Alibaba Gave 6,000 Agents an AI Copilot. The Best Ones Got Worse.
A field experiment across 5,940 Taobao agents found that generative AI compressed the customer service skill curve, lifting low performers while degrading top-performer quality through increased multitasking.
Neritus Vale
Alibaba ran a randomized field experiment on Taobao, giving roughly half of 5,940 customer service agents a generative AI copilot and leaving the rest without one. Across all agents, the tool cut issue identification time by 32% and raised customer satisfaction ratings by 5.3%. Low performers captured most of the improvement, while top performers saw service quality fall. Across 2.56 million chats, the skill curve compressed.
The copilot diagnosed each customer’s order issue in real time and proposed a solution as draft text that agents could send, edit, or ignore. Low-performing agents used it heavily and resolved issues faster. Their own typing volume and message count increased, which co-author Lauren Xiaoyuan Lu described as unexpected: she had expected the tool to reduce agent effort. Instead, weaker agents treated the AI’s output as a starting draft and built on it. The tool gave them access to diagnostic patterns they had not yet learned on the job.
Top-performing agents responded to the copilot by multitasking. Given an assistant that handled initial diagnosis, they redirected attention to other concurrent chat sessions. Their shift-away time (a measure of how long agents diverted attention from one active chat to another) increased, slowing responses to individual customers, raising abandonment rates, and triggering retrials. Customer retrial rates rose for the agents who had previously needed the fewest attempts. The AI’s recommendations were calibrated to the median case; for agents already operating well above that line, following them was a step down.

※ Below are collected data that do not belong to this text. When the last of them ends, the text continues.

$ cat config.mk
export PLATFORM = sky130hd
export DESIGN_NAME = bst_preorder_to_postorder_core
export DESIGN_NICKNAME = d
export VERILOG_FILES = /design/src/hw/rtl/bst_p2p_pkg.sv /design/src/hw/rtl/bst_p2p_ram.sv /design/src/hw/rtl/bst_p2p_outreg.sv /design/src/hw/rtl/bst_p2p_seq.sv /design/src/hw/rtl/bst_preorder_to_postorder_core.sv
export VERILOG_INCLUDE_DIRS = /design/src /design/src/hw/rtl
export SDC_FILE = /design/constraint.sdc
export NUM_CORES = 2
export LEC_CHECK = 0
export BUFFER_PORTS_ARGS = -buffer_cell sky130_fd_sc_hd__buf_2
export CAP_MARGIN = 20
export CELL_PAD_IN_SITES_DETAIL_PLACEMENT = 0
export CELL_PAD_IN_SITES_GLOBAL_PLACEMENT = 2
export CORE_AREA = 2 2 584 586
export DETAILED_ROUTE_END_ITERATION = 6
export DIE_AREA = 0 0 586 588
export PLACE_DENSITY_LB_ADDON = 0.1
export SLEW_MARGIN = 20
export SYNTH_ARGS = -nofsm -noshare
export SYNTH_HDL_FRONTEND = slang
export SYNTH_SLANG_ARGS = --single-unit
export TNS_END_PERCENT = 30
$ cat constraint.sdc
create_clock -name aclk -period 6.35 [get_ports aclk]
set_clock_uncertainty 0.2 [all_clocks]
set_input_delay 1.905 -clock aclk [delete_from_list [all_inputs] [get_ports aclk]]
set_output_delay 1.905 -clock aclk [all_outputs]
set_load 0.01 [all_outputs]
$ cat src/hw/rtl/bst_preorder_to_postorder_core_defines.svh
// Assertion macros shared by the preorder to postorder converter.
// Depends on nothing. Each user declares aclk and aresetn in its own scope.
`ifndef BST_PREORDER_TO_POSTORDER_CORE_DEFINES_SVH
`define BST_PREORDER_TO_POSTORDER_CORE_DEFINES_SVH

// Clocked property check, switched off while reset is held.
`define BST_P2P_ASSERT(lbl, prop, msg) \
    lbl: assert property (@(posedge aclk) disable iff (!aresetn) prop) \
        else $error(msg);

// Check that a condition never occurs.
`define BST_P2P_ASSERT_NEVER(lbl, expr, msg) \
    `BST_P2P_ASSERT(lbl, !(expr), msg)

`endif

$ cat src/hw/rtl/bst_p2p_pkg.sv
// Package for the preorder to postorder converter: sizes, item types,
// stack entry layout and sequencer state codes. Depends on nothing.
package bst_p2p_pkg;

    // Capacity in keys; also the depth of the key store and of the range stack.
    localparam int MAX_KEYS = 64;
    localparam int IDX_W    = $clog2(MAX_KEYS);
    localparam int CNT_W    = $clog2(MAX_KEYS + 1);
    localparam int KEY_W    = 32;

    typedef struct packed {
        logic [KEY_W-1:0] key;
        logic             is_last;
    } in_item_t;

    typedef struct packed {
        logic [KEY_W-1:0] key_out;
        logic             last_out;
        logic             overflow;
    } out_item_t;

    // One pending range on the stack; done marks a range that only emits its root.
    typedef struct packed {
        logic             done;
        logic [IDX_W-1:0] hi;
        logic [IDX_W-1:0] lo;
    } stack_entry_t;

    localparam int STACK_W = $bits(stack_entry_t);

    // Result handed from the sequencer to the output register.
    typedef struct packed {
        logic      valid;
        out_item_t item;
    } emit_t;

    typedef enum logic [7:0] {
        ST_LOAD       = 8'b0000_0001,
        ST_ROOT       = 8'b0000_0010,
        ST_SCAN       = 8'b0000_0100,
        ST_PUSH_DONE  = 8'b0000_1000,
        ST_PUSH_RIGHT = 8'b0001_0000,
        ST_POP        = 8'b0010_0000,
        ST_POP_WAIT   = 8'b0100_0000,
        ST_EMIT       = 8'b1000_0000
    } seq_state_t;

endpackage

$ cat src/hw/rtl/bst_p2p_ram.sv
// Generic single-port-write, single-port-read RAM with a registered read.
// Depends on nothing; read data holds while no read is issued.
module bst_p2p_ram #(
    parameter int WIDTH = 32,
    parameter int DEPTH = 64
) (
    input  logic                     aclk,
    input  logic                     wr_en,
    input  logic [$clog2(DEPTH)-1:0] wr_addr,
    input  logic [WIDTH-1:0]         wr_data,
    input  logic                     rd_en,
    input  logic [$clog2(DEPTH)-1:0] rd_addr,
    output logic [WIDTH-1:0]         rd_data
);

    logic [WIDTH-1:0] mem [DEPTH];
    logic [WIDTH-1:0] rd_data_reg;

    // Write port and registered read port.
    always_ff @(posedge aclk) begin
        if (wr_en) begin
            mem[wr_addr] <= wr_data;
        end
        if (rd_en) begin
            rd_data_reg <= mem[rd_addr];
        end
    end

    assign rd_data = rd_data_reg;

endmodule

$ cat src/hw/rtl/bst_p2p_outreg.sv
// Output register for the converter's result channel.
// Depends on bst_p2p_pkg; decouples the sequencer from a stalling receiver.
module bst_p2p_outreg (
    input  logic                  aclk,
    input  logic                  aresetn,
    input  bst_p2p_pkg::emit_t    emit,
    output logic                  out_free,
    output logic                  m_valid,
    input  logic                  m_ready,
    output bst_p2p_pkg::out_item_t m_item
);
    import bst_p2p_pkg::*;

    logic      m_valid_reg;
    logic      m_valid_next;
    out_item_t m_item_reg;

    // The register can take a new item when empty or when its item leaves now.
    assign out_free = !m_valid_reg || m_ready;

    always_comb begin
        m_valid_next = m_valid_reg;
        if (out_free) begin
            m_valid_next = emit.valid;
        end
    end

    always_ff @(posedge aclk) begin
        if (!aresetn) begin
            m_valid_reg <= 1'b0;
        end else begin
            m_valid_reg <= m_valid_next;
        end
    end

    // Payload needs no reset.
    always_ff @(posedge aclk) begin
        if (out_free && emit.valid) begin
            m_item_reg <= emit.item;
        end
    end

    assign m_valid = m_valid_reg;
    assign m_item  = m_item_reg;

endmodule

A separate study published in the Quarterly Journal of Economics by Brynjolfsson, Li, and Raymond found the same pattern in a customer support operation. Across 5,172 agents, AI assistance lifted average productivity by 14%, as measured by issues resolved per hour. Novice and low-skilled workers drove the result, improving by 34%. The experience curve compressed so sharply that agents with two months of AI-assisted tenure matched untreated agents with more than six months on the job. The AI, the authors argued, disseminated the best practices of top performers downward, giving novices access to accumulated institutional knowledge. Two independent experiments, on different platforms, produced the same distributional signature.
If generative AI compresses the performance distribution rather than shifting it, the hiring premium on experienced customer service agents drops while the cost of onboarding inexperienced ones falls.
This conclusion holds only if the quality gap between AI-calibrated median service and genuine expert service is small enough that customers accept it. A Qualtrics 2026 study found that nearly one in five consumers who used AI-assisted customer service saw no benefit — a failure rate almost four times higher than for other AI applications. Gartner predicts that half of companies that cut customer service staff because of AI will rehire by 2027. The skill floor rises quickly, but the customers who generate outsized revenue (complex returns, loyalty-threatening complaints, high-value styling requests) still need the ceiling.
Alibaba has already moved past the experiment phase. Its Dianxiaomi customer service tool has served 300 million customers across Taobao and Tmall and raised transaction conversion rates by 30%, as reported by the South China Morning Post. Five million merchants adopted Alibaba’s AI tools over the past year, generating an estimated 100 billion yuan in cost savings. In March 2026, Alibaba announced agentic AI services for millions of merchants — a 24/7 “digital workforce” that handles customer queries, distributes vouchers, and adjusts pricing in real time. ASOS signed with Sierra, the $10 billion AI customer service startup, in late 2025 for a similar overhaul. Returns, sizing disputes, and styling advice carry more ambiguity than the refund-or-replace queries that dominated the Taobao experiment.
If fashion brands read skill-curve compression as a license to replace experienced agents with AI-assisted novices, they will hit the limit the Qualtrics data already describes. The sharper reading of the Alibaba experiment points somewhere else. Low performers improved because the copilot gave them information they lacked. The mechanism reversed for top agents: the copilot consumed attention they could not spare, and quality dropped. Deploy the tool where the gap is largest. Keep it away from the agents who were already better than the model.